Venkatraman S, Roon R J, Schulte M K, Koerner J F, Johnson R L
Department of Medicinal Chemistry, College of Pharmacy, Medical School, University of Minnesota, Minneapolis 55455.
J Med Chem. 1994 Nov 11;37(23):3939-46. doi: 10.1021/jm00049a013.

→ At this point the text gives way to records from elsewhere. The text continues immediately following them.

Source: an optimization exercise on an open RTL-to-GDS flow (aim: small area and a short achievable clock period). Production flows keep margins and buffers that such runs may drop.

Design ks_vandana_fp_div, start of the top module:
module ks_vandana_fp_div(
	a1,
	b1,
	c,
	clk
);
	input wire [31:0] a1;
	input wire [31:0] b1;
	input wire clk;
	output wire [31:0] c;
	localparam integer K1 = 3;
	wire        sc0 = a1[31] ^ b1[31];
	wire [7:0]  e0  = (a1[30:23] - b1[30:23]) + 8'd127;
	wire        q1  = a1[22] | ~b1[22];
	wire [26:0] ys [2:13];
	wire [26:0] yc [2:13];
	wire [23:0] mbv [1:13];
	wire [2:0]  dig [2:13];    
	wire [24:0] vs, vc;        
	assign mbv[1] = {1'b1, b1[22:0]};
	assign ys[2] = {2'b00, 1'b1, a1[22:0], q1};
	assign yc[2] = q1 ? ~{1'b0, 1'b1, b1[22:0], 2'b00} : 27'd0;
	reg        sc1, sc2;
	reg [7:0]  e1, e2;
	reg [22:0] mb1;
	reg [26:0] ys1, yc1;
	reg [24:0] vs2, vc2;
	reg        q1_1, q1_2;
	reg [3*K1-1:3] dg1;         
	reg [35:0] dg2;             
	genvar j;
	generate
		for (j = 2; j <= 13; j = j + 1) begin : step
			wire [26:0] s_in, c_in;
			wire [23:0] mb;
			if (j == K1 + 1) begin : from1
				assign s_in = ys1;
				assign c_in = yc1;
				assign mb = {1'b1, mb1};
			end else begin : direct
				assign s_in = ys[j];
				assign c_in = yc[j];
				assign mb = mbv[j-1];
			end
			assign mbv[j] = mb;
			wire qpos, two, one;
			wire [24:0] m;
  ...
==> module ks_vandana_fp_div, before the edit <==
module ks_vandana_fp_div(
	a1,
	b1,
	c,
	clk
);
	input wire [31:0] a1;
	input wire [31:0] b1;
	input wire clk;
	output wire [31:0] c;
	localparam integer K1 = 3;
	wire        sc0 = a1[31] ^ b1[31];
	wire [7:0]  e0  = (a1[30:23] - b1[30:23]) + 8'd127;
	wire        q1  = a1[22] | ~b1[22];
	wire [26:0] ys [2:13];
	wire [26:0] yc [2:13];
	wire [23:0] mbv [1:13];
	wire [2:0]  dig [2:13];    
	wire [24:0] vs, vc;        
	assign mbv[1] = {1'b1, b1[22:0]};
	assign ys[2] = {2'b00, 1'b1, a1[22:0], q1};
	assign yc[2] = q1 ? ~{1'b0, 1'b1, b1[22:0], 2'b00} : 27'd0;
	reg        sc1, sc2;
	reg [7:0]  e1, e2;
	reg [22:0] mb1;
	reg [26:0] ys1, yc1;
	reg [24:0] vs2, vc2;
	reg        q1_1, q1_2;
	reg [3*K1-1:3] dg1;         
	reg [35:0] dg2;             
	genvar j;
	generate
		for (j = 2; j <= 13; j = j + 1) begin : step
			wire [26:0] s_in, c_in;
			wire [23:0] mb;
			if (j == K1 + 1) begin : from1
				assign s_in = ys1;
				assign c_in = yc1;
				assign mb = {1'b1, mb1};
			end else begin : direct
				assign s_in = ys[j];
				assign c_in = yc[j];
				assign mb = mbv[j-1];
			end
			assign mbv[j] = mb;
			wire qpos, two, one;
			wire [24:0] m;
			r4_ctl u_ctl (.sh(s_in[26:20]), .ch(c_in[26:20]), .mb(mb),
				.qpos(qpos), .two(two), .one(one), .m(m));
			wire [2:0] q = {qpos, two, one};
			wire [24:0] so, co;
			genvar i;
			for (i = (j == 2) ? 0 : 2; i < 25; i = i + 1) begin : bt
				r4_fa u_fa (.a(s_in[i]), .b(c_in[i]), .ci(m[i]), .s(so[i]), .co(co[i]));
			end
			if (j > 2) begin : blo
				assign so[1:0] = m[1:0];
				assign co[1:0] = 2'b00;
			end
			wire [24:0] wc = {co[23:0], qpos};
			assign dig[j] = q;
			if (j < 13) begin : nxt
				assign ys[j+1] = {so, 2'b00};
				assign yc[j+1] = {wc, 2'b00};
			end else begin : last
				assign vs = so;
				assign vc = wc;
			end
		end
	endgenerate
	wire [3*12-1:0] dall;
	generate
		for (j = 2; j <= 13; j = j + 1) begin : gath
			assign dall[3*(13-j)+2:3*(13-j)] = dig[j];
		end
	endgenerate
	always @(posedge clk) begin
		sc1 <= sc0;
		e1 <= e0;
		mb1 <= b1[22:0];
		q1_1 <= q1;
		ys1 <= ys[K1+1];
		yc1 <= yc[K1+1];
		dg1 <= dall[35:36-3*(K1-1)];
		sc2 <= sc1;
		e2 <= e1;
		q1_2 <= q1_1;
		vs2 <= vs;
		vc2 <= vc;
		dg2 <= {dg1, dall[35-3*(K1-1):0]};
	end
	wire [35:0] dq = dg2;
	wire [24:0] qp, qn;
	assign qp[24] = q1_2;
	assign qn[24] = 1'b0;
	generate
		for (j = 2; j <= 13; j = j + 1) begin : conv
			wire [2:0] d = dq[3*(13-j)+2:3*(13-j)];
			assign qp[2*(13-j)+1:2*(13-j)] = d[2] ? d[1:0] : 2'b00;
			assign qn[2*(13-j)+1:2*(13-j)] = d[2] ? 2'b00 : d[1:0];
		end
	endgenerate
	wire [24:0] v = vs2 + vc2;
	wire [24:0] f = qp - qn - {24'd0, v[24]};
	wire [22:0] frac = f[23] ? f[22:0] : {f[21:0], 1'b0};
	wire [7:0]  ex = f[23] ? e2 : e2 - 8'd1;
	assign c = {sc2, ex, frac};
endmodule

The ability of quisqualic acid (1) to sensitize neurons to depolarization by omega-phosphono alpha-amino acid analogues of excitatory amino acids is a highly specific phenomenon and is termed the QUIS effect. In an attempt to elucidate the structure-activity relationships for this sensitization, analogues 2-6 of quisqualic acid have been synthesized. Compounds 4, 5, and 6 showed no quisqualate sensitization with respect to L-2-amino-6-phosphonohexanoic acid (L-AP6), while compounds 2 and 3 were 1/10 and 1/1000, respectively, as active as quisqualic acid in sensitizing neurons toward L-AP6.
使君子氨酸(1)对兴奋性氨基酸的ω-膦酰基α-氨基酸类似物引起的神经元去极化敏感的能力是一种高度特异性的现象,被称为QUIS效应。为了阐明这种敏感性的构效关系,已经合成了君子氨酸的类似物2-6。化合物4、5和6对L-2-氨基-6-膦酰基己酸(L-AP6)没有表现出对喹啉酸的敏感性,而化合物2和3在使神经元对L-AP6敏感方面的活性分别是君子氨酸的1/10和1/1000。